This is an optimization exercise on Yosys and OpenROAD, whose aim is small area, a short achievable clock period and few clock cycles per item, not a production implementation. RTL that was checked went through simulation tests only; none was proved equivalent to the original.

==> 10-16: inputs <==
## km_mul_pipe
module km_mul_pipe (
    input  logic        clk,
    input  logic        rst,
    input  logic        in_valid,
    output logic        in_ready,
    input  logic        mode,
    input  logic [31:0] in1,
    input  logic [31:0] in2,
    input  logic [3:0]  in_tag,
    output logic        out_valid,
    input  logic        out_ready,
    output logic [3:0]  out_tag,
    output logic [31:0] out_L,
    output logic [31:0] out_H
);
clock: 7.0 ns
lec_check: 0
cap_margin: 20
core_margin: 2
core_utilization: 45
setup_slack_margin: 3.2
slew_margin: 20
standard.sh (not shown) runs the stock make flow with config.mk's settings and CLKGATE_MAP_FILE= SYNTH_SCRIPT=/design/flow/synth_recipe.tcl, a recipe that flattens the netlist after the stock synthesis.
==> flow/flow/run.sh <==
#!/bin/bash
# Layout flow: the standard ORFS flow with two changes.
#  1. The port buffers are buf_2 cells instead of the delay buffer buffer_ports picks.
#  2. Between synthesis and floorplan, flow/fixinv.py removes inverters between
#     full-adder cells by flipping the polarity of some adders (a full adder is
#     self-dual) and swapping some xor2/xnor2 cells. Registers and their names
#     are untouched.
# Each tool's output goes to a log file in this folder.
set -euo pipefail
W=$(pwd)
R=$W/orfs/results/$FLOW_PLATFORM/km_mul_pipe/base
PB='BUFFER_PORTS_ARGS=-buffer_cell sky130_fd_sc_hd__buf_2'
bash standard.sh "$PB" synth > "$W/flow_synth.log" 2>&1
cp "$R/1_2_yosys.v" "$W/synth_netlist.v"
python3 flow/fixinv.py "$W/synth_netlist.v" "$W/fixed_netlist.v" > "$W/flow_fixinv.log" 2>&1
cat "$W/flow_fixinv.log"
cp "$W/fixed_netlist.v" "$R/1_2_yosys.v"
rm -f "$R/1_synth.odb" "$R/1_synth.sdc"
bash standard.sh "$PB" finish > "$W/flow_finish.log" 2>&1
Other scripts of this flow, unchanged in this note and not shown: flow/flow/fixinv.py
==> inputs of 04-14, as changes to 10-16 <==
--- a/flow/design.v
+++ b/flow/design.v
@@ -14,10 +14,11 @@
     output logic [31:0] out_H
 );
     logic        adv;
     logic        o_v;
     logic [2:1] v;
+    logic [3:0]  tag_q [1:2];
     logic [63:0] res;
     logic [3:0]  res_tag;
     logic        res_v;
     logic [63:0] o_q;
     logic [3:0]  o_tag;
@@ -2570,11 +2571,10 @@
     logic r2_s_2217;
     logic r2_s_2218;
     logic r2_s_2219;
     logic r2_s_2220;
     logic r2_s_2221;
-    logic [3:0] tag_q [1:2];
     assign b_1 = mode ? in1[0] : in2[0];
     assign b_2 = mode ? in1[1] : in2[1];
     assign b_3 = mode ? in1[2] : in2[2];
     assign b_4 = mode ? in1[3] : in2[3];
     assign b_5 = mode ? in1[4] : in2[4];
Settings changed: SETUP_SLACK_MARGIN 3.2 to 3.0.
==> inputs of 01-11, as changes to 10-16 <==
--- a/flow/design.v
+++ b/flow/design.v
@@ -14,10 +14,11 @@
     output logic [31:0] out_H
 );
     logic        adv;
     logic        o_v;
     logic [2:1] v;
+    logic [3:0]  tag_q [1:2];
     logic [63:0] res;
     logic [3:0]  res_tag;
     logic        res_v;
     logic [63:0] o_q;
     logic [3:0]  o_tag;
@@ -2570,11 +2571,10 @@
     logic r2_s_2217;
     logic r2_s_2218;
     logic r2_s_2219;
     logic r2_s_2220;
     logic r2_s_2221;
-    logic [3:0] tag_q [1:2];
     assign b_1 = mode ? in1[0] : in2[0];
     assign b_2 = mode ? in1[1] : in2[1];
     assign b_3 = mode ? in1[2] : in2[2];
     assign b_4 = mode ? in1[3] : in2[3];
     assign b_5 = mode ? in1[4] : in2[4];
==> notes.md <==
item	10-16	01-11	04-14
Outcome	complete, no violations	complete, no violations	complete, no violations
Core utilization of the finished layout	0.5182	0.5182	0.5066
Detailed-placement wirelength estimate	70,670 um	70,670 um	70,100 um
Number of DRC markers after the initial detailed-route iteration	2,856	2,856	3,043
Reg-to-reg slack, setup	3.20 ns	3.20 ns	3.07 ns
Endpoint of the most critical register-to-register path	r2_gp_1739	r2_gp_1739	r2_fa_1533
Post-Place Cell Area	34,880 sq um	34,880 sq um	34,900 sq um
Launch point of the worst path	r1_in1_14	r1_in1_14	r1_one_403
Launch instance of the worst min-delay path	r2_s_2219	r2_s_2219	r2_s_2215
Nonclk buf count	323	323	298
CP max FO	33	33	12
Critical path data arrival time	4.11 ns	4.11 ns	4.24 ns
Required time at the endpoint of the critical path	7.31 ns	7.31 ns	7.30 ns
Met3 layer usage reported by global route	0.08577	0.08577	0.08940
Clock skew	0.03415 ns	0.03415 ns	0.02373 ns
Max incr delay on CP	0.55 ns	0.55 ns	0.75 ns
Maximum number of pins on one net before global-route repair	143	143	134
Wire length on met1	41,720 um	41,720 um	41,500 um
Worst hold slack after final layout	0.4188 ns	0.4188 ns	0.4163 ns
Mean routed wirelength per cell	28.60 um	28.60 um	28.31 um
Signal buf overhead	0.06867	0.06867	0.05837
Total track usage	0.2844	0.2844	0.2802
Layout fillers	6,275	6,275	6,406
Testbench counts of 04-14, summed over its fixed seeds: cycles 8,024, items 8,000.
Testbench counts of 01-11, summed over its fixed seeds: cycles 8,024, items 8,000.
Function not checked in 10-16: the RTL went through the layout flow alone.

---

==> run a: inputs <==
Another version of the RTL of km_mul_pipe (not shown whole).
export LEC_CHECK = 0
export CAP_MARGIN = 20
export CORE_MARGIN = 2
export CORE_UTILIZATION = 45
export SETUP_SLACK_MARGIN = 3.2
export SLEW_MARGIN = 20
create_clock -name core_clock -period 7.0 [get_ports {clk}]
Scripts as last shown in full above: flow/flow/run.sh
Other scripts of this flow, unchanged in this note and not shown: flow/flow/fixinv.py
==> inputs of run b, as changes to run a <==
--- a/flow/config.mk
+++ b/flow/config.mk
@@ -9,4 +9,4 @@
 export CORE_MARGIN = 2
 export CORE_UTILIZATION = 45
-export SETUP_SLACK_MARGIN = 3.2
+export SETUP_SLACK_MARGIN = 3.0
 export SLEW_MARGIN = 20
==> notes.md <==
item                                                              run b       run a
Arrival time reported for the critical path endpoint            4290 ps     4180 ps
Post-route worst hold slack                                      418 ps      419 ps
Total routing usage reported by global routing                    0.299       0.289
HPWL after detailed placement                                  74700 um    72200 um
Run status                             no timing/DRC/antenna violations  no timing/DRC/antenna violations
Met3 Routed Length                                             15600 um    14300 um
Post-cts resize count                                                18          57
Share of post-route cells with drive strength above 1             0.144       0.172
Ratio of routed vias to standard cells                             6.37        6.36
Number of clock buffer instances in the layout                       47          53
Peak clock frequency supported by timing                      0.251 GHz   0.259 GHz
Register-to-register setup slack                                3020 ps     3150 ps
Fin crit period                                                 3980 ps     3850 ps
Met2 wirelength from detailed routing                          49600 um    50200 um
Met3 demand-to-capacity share in global routing                   0.111      0.0866
Layout Cells excl Fill                                             3839        3860
Post-Route M1 WL                                               43700 um    42700 um
Synthesis-to-finish area growth                                   11.3%       13.9%
WP depth                                                              7           8
Relative area of non-clock buffer cells in the final design      0.0594      0.0696
Testbench counts of run a, summed over its fixed seeds: cycles 8,024, items 8,000.
Testbench counts of run b, summed over its fixed seeds: cycles 8,024, items 8,000.

---

==> wip/yarrow: inputs <==
Another version of the RTL of km_mul_pipe (not shown whole).
clock: 7.0 ns
lec_check: 0
cap_margin: 20
core_margin: 2
core_utilization: 40
slew_margin: 20
run.sh (not shown) runs the stock make flow with config.mk's settings and CLKGATE_MAP_FILE= SYNTH_SCRIPT=/design/flow/synth_recipe.tcl, a recipe that flattens the netlist after the stock synthesis.
Stock flow here: none of the scripts above is used.
==> wip/pepper: changes against wip/yarrow <==
--- a/flow/config.mk
+++ b/flow/config.mk
@@ -7,5 +7,6 @@
 export LEC_CHECK = 0
 export CAP_MARGIN = 20
 export CORE_MARGIN = 2
-export CORE_UTILIZATION = 40
+export CORE_UTILIZATION = 55
+export SETUP_SLACK_MARGIN = 3.2
 export SLEW_MARGIN = 20
==> comparison table <==
|  | wip/pepper | wip/yarrow |
|---|---|---|
| Run status | no timing/DRC/antenna violations | no timing/DRC/antenna violations |
| Detailed-router iteration count before antenna repair | 9 | 6 |
| Clock buffers created by TritonCTS | 46 | 47 |
| Final critical-path share of the clock period | 0.568 | 0.658 |
| Buffering stage count on the worst path with inverters included | 6 | 2 |
| CORE AREA | 0.0670 sq mm | 0.0918 sq mm |
| Layout overhead on the synthesized area | 18.6% | 10.9% |
| Worst-margin pin slew | 1.12 ns | 1.22 ns |
| Crit path setup slack, layout | 3.02 ns | 2.39 ns |
| Final core occ | 0.657 | 0.449 |
| Sum of met2 wire segment lengths after detailed routing | 51500 um | 48400 um |
| Filler cells | 5106 | 8467 |
| Met2 Resource Use GR | 0.497 | 0.359 |
| Hold_ws | 0.417 ns | 0.420 ns |
| Overall via count from detail_route | 27300 | 25300 |
| CP Depth | 16 | 13 |
| Die Area | 0.0696 sq mm | 0.0953 sq mm |
| Skew-Pair Late Insertion Delay | 0.61 ns | 0.62 ns |
| Routed wire length per instance | 28.8 um | 25.4 um |
| Initial antenna violation count | 3 | 0 |
Testbench counts of wip/yarrow, summed over its fixed seeds: cycles 8,024, items 8,000.
Testbench counts of wip/pepper, summed over its fixed seeds: cycles 8,024, items 8,000.

---

==> run C: inputs <==
Starting RTL as in the previous note.
## km_mul_pipe
module km_mul_pipe (
    input  logic        clk,
    input  logic        rst,
    input  logic        in_valid,
    output logic        in_ready,
    input  logic        mode,
    input  logic [31:0] in1,
    input  logic [31:0] in2,
    input  logic [3:0]  in_tag,
    output logic        out_valid,
    input  logic        out_ready,
    output logic [3:0]  out_tag,
    output logic [31:0] out_L,
    output logic [31:0] out_H
);
Settings: LEC_CHECK=0, CAP_MARGIN=20, CORE_MARGIN=2, CORE_UTILIZATION=60, SETUP_SLACK_MARGIN=3.3, SLEW_MARGIN=20; clock period 7.0 ns.
standard.sh (not shown) runs the stock make flow with config.mk's settings and CLKGATE_MAP_FILE= SYNTH_SCRIPT=/design/flow/synth_recipe.tcl, a recipe that flattens the netlist after the stock synthesis.
==> flow/flow/run.sh <==
#!/bin/bash
# Layout flow: the standard ORFS flow with two changes.
#  1. The port buffers are buf_2 cells instead of the delay buffer buffer_ports picks.
#  2. CTS adds no dummy loads.
#  3. Between synthesis and floorplan, flow/fixinv.py removes inverters between
#     full-adder cells by flipping the polarity of some adders (a full adder is
#     self-dual). Registers and their names are untouched.
# Each tool's output goes to a log file in this folder.
set -euo pipefail
W=$(pwd)
R=$W/orfs/results/$FLOW_PLATFORM/km_mul_pipe/base
PB='BUFFER_PORTS_ARGS=-buffer_cell sky130_fd_sc_hd__buf_2'
CTS='CTS_ARGS=-sink_clustering_enable -repair_clock_nets -dont_use_dummy_load'
bash standard.sh "$PB" synth > "$W/flow_synth.log" 2>&1
cp "$R/1_2_yosys.v" "$W/synth_netlist.v"
python3 flow/fixinv.py "$W/synth_netlist.v" "$W/fixed_netlist.v" > "$W/flow_fixinv.log" 2>&1
cat "$W/flow_fixinv.log"
cp "$W/fixed_netlist.v" "$R/1_2_yosys.v"
rm -f "$R/1_synth.odb" "$R/1_synth.sdc"
bash standard.sh "$PB" "$CTS" finish > "$W/flow_finish.log" 2>&1
Other scripts of this flow, unchanged in this note and not shown: flow/flow/fixinv.py
==> run E: changes against run C <==
==> flow/flow/run.sh (replaced) <==
#!/bin/bash
# Layout flow: the standard ORFS flow with two changes.
#  1. The port buffers are buf_2 cells instead of the delay buffer buffer_ports picks.
#  2. Between synthesis and floorplan, flow/fixinv.py removes inverters between
#     full-adder cells by flipping the polarity of some adders (a full adder is
#     self-dual). Registers and their names are untouched.
# Each tool's output goes to a log file in this folder.
set -euo pipefail
W=$(pwd)
R=$W/orfs/results/$FLOW_PLATFORM/km_mul_pipe/base
PB='BUFFER_PORTS_ARGS=-buffer_cell sky130_fd_sc_hd__buf_2'
bash standard.sh "$PB" synth > "$W/flow_synth.log" 2>&1
cp "$R/1_2_yosys.v" "$W/synth_netlist.v"
python3 flow/fixinv.py "$W/synth_netlist.v" "$W/fixed_netlist.v" > "$W/flow_fixinv.log" 2>&1
cat "$W/flow_fixinv.log"
cp "$W/fixed_netlist.v" "$R/1_2_yosys.v"
rm -f "$R/1_synth.odb" "$R/1_synth.sdc"
bash standard.sh "$PB" finish > "$W/flow_finish.log" 2>&1
CORE_UTILIZATION = 55   (was 60)
SETUP_SLACK_MARGIN = 3.2   (was 3.3)
==> notes.md <==
                                             run E           run C
Result of the run                   finished clean  finished clean
Die footprint                         0.0682 sq mm    0.0626 sq mm
Final std cell area, no fill          0.0423 sq mm    0.0436 sq mm
Resized cells post-CTS                         156             292
Arrival time worst endpoint                4340 ps         4300 ps
Tap cells                                      864             782
Area occupied by multi-input gates    0.0237 sq mm    0.0244 sq mm
R2r setup slk                              3010 ps         2970 ps
DP HPWL                              78300 microns   75200 microns
Total clock buffers created by CTS              44              45
Core region area                      0.0656 sq mm    0.0601 sq mm
Total global-route track usage               36.8%           39.9%
Testbench counts of run C, summed over its fixed seeds: cycles 8,024, items 8,000.
Testbench counts of run E, summed over its fixed seeds: cycles 8,024, items 8,000.

[port drivers added, routing unchanged]
The flow's constraints put no driver on any port. The routed layouts listed below were extracted and timed again, unchanged, in two steps.
Step 1, drivers: a clkbuf_16 drives clk and a buf_2 each remaining input, both assumed.
Step 2 adds t to the input delays and takes it off the output delays; t is the mean of the earliest and latest rising clock arrival at the registers after step 1. Input paths then give back, and output paths get back, about the clock's delay inside the block.
a / b / c = no drivers / after step 1 / after step 2; a / b = the first two.
run	shift t [ns]	slack for setup (ns)	latest minus earliest clock arrival (ns)	worst data-port slew with drivers (ns)
10-16	0.632	3.204 / 3.204 / 3.204	0.034 / 0.034	0.05
04-14	0.631	3.068 / 3.068 / 3.068	0.024 / 0.024	0.06
01-11	0.632	3.204 / 3.204 / 3.204	0.034 / 0.034	0.05
run a	0.669	3.146 / 3.146 / 3.146	0.038 / 0.038	0.05
run b	0.649	3.019 / 3.019 / 3.019	0.034 / 0.035	0.08
wip/yarrow	0.669	2.392 / 2.392 / 2.392	0.028 / 0.028	0.05
wip/pepper	0.659	3.023 / 3.023 / 2.863	0.031 / 0.031	0.04
run C	0.633	2.971 / 2.971 / 2.971	0.060 / 0.060	0.03
run E	0.663	3.005 / 3.005 / 3.005	0.030 / 0.031	0.04
After both steps every run listed still meets setup and hold. For wip/pepper, which loses most, drivers alone change the setup slack by 0.000 ns; drivers and shift together by -0.160 ns.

> [What is being asked]:
From the entries above, extract only the lines running from the one containing "27300 | 25300 |" through the one containing "Testbench counts of wip/yarrow, summed", inclusive.

> [Task response]:
| Overall via count from detail_route | 27300 | 25300 |
| CP Depth | 16 | 13 |
| Die Area | 0.0696 sq mm | 0.0953 sq mm |
| Skew-Pair Late Insertion Delay | 0.61 ns | 0.62 ns |
| Routed wire length per instance | 28.8 um | 25.4 um |
| Initial antenna violation count | 3 | 0 |
Testbench counts of wip/yarrow, summed over its fixed seeds: cycles 8,024, items 8,000.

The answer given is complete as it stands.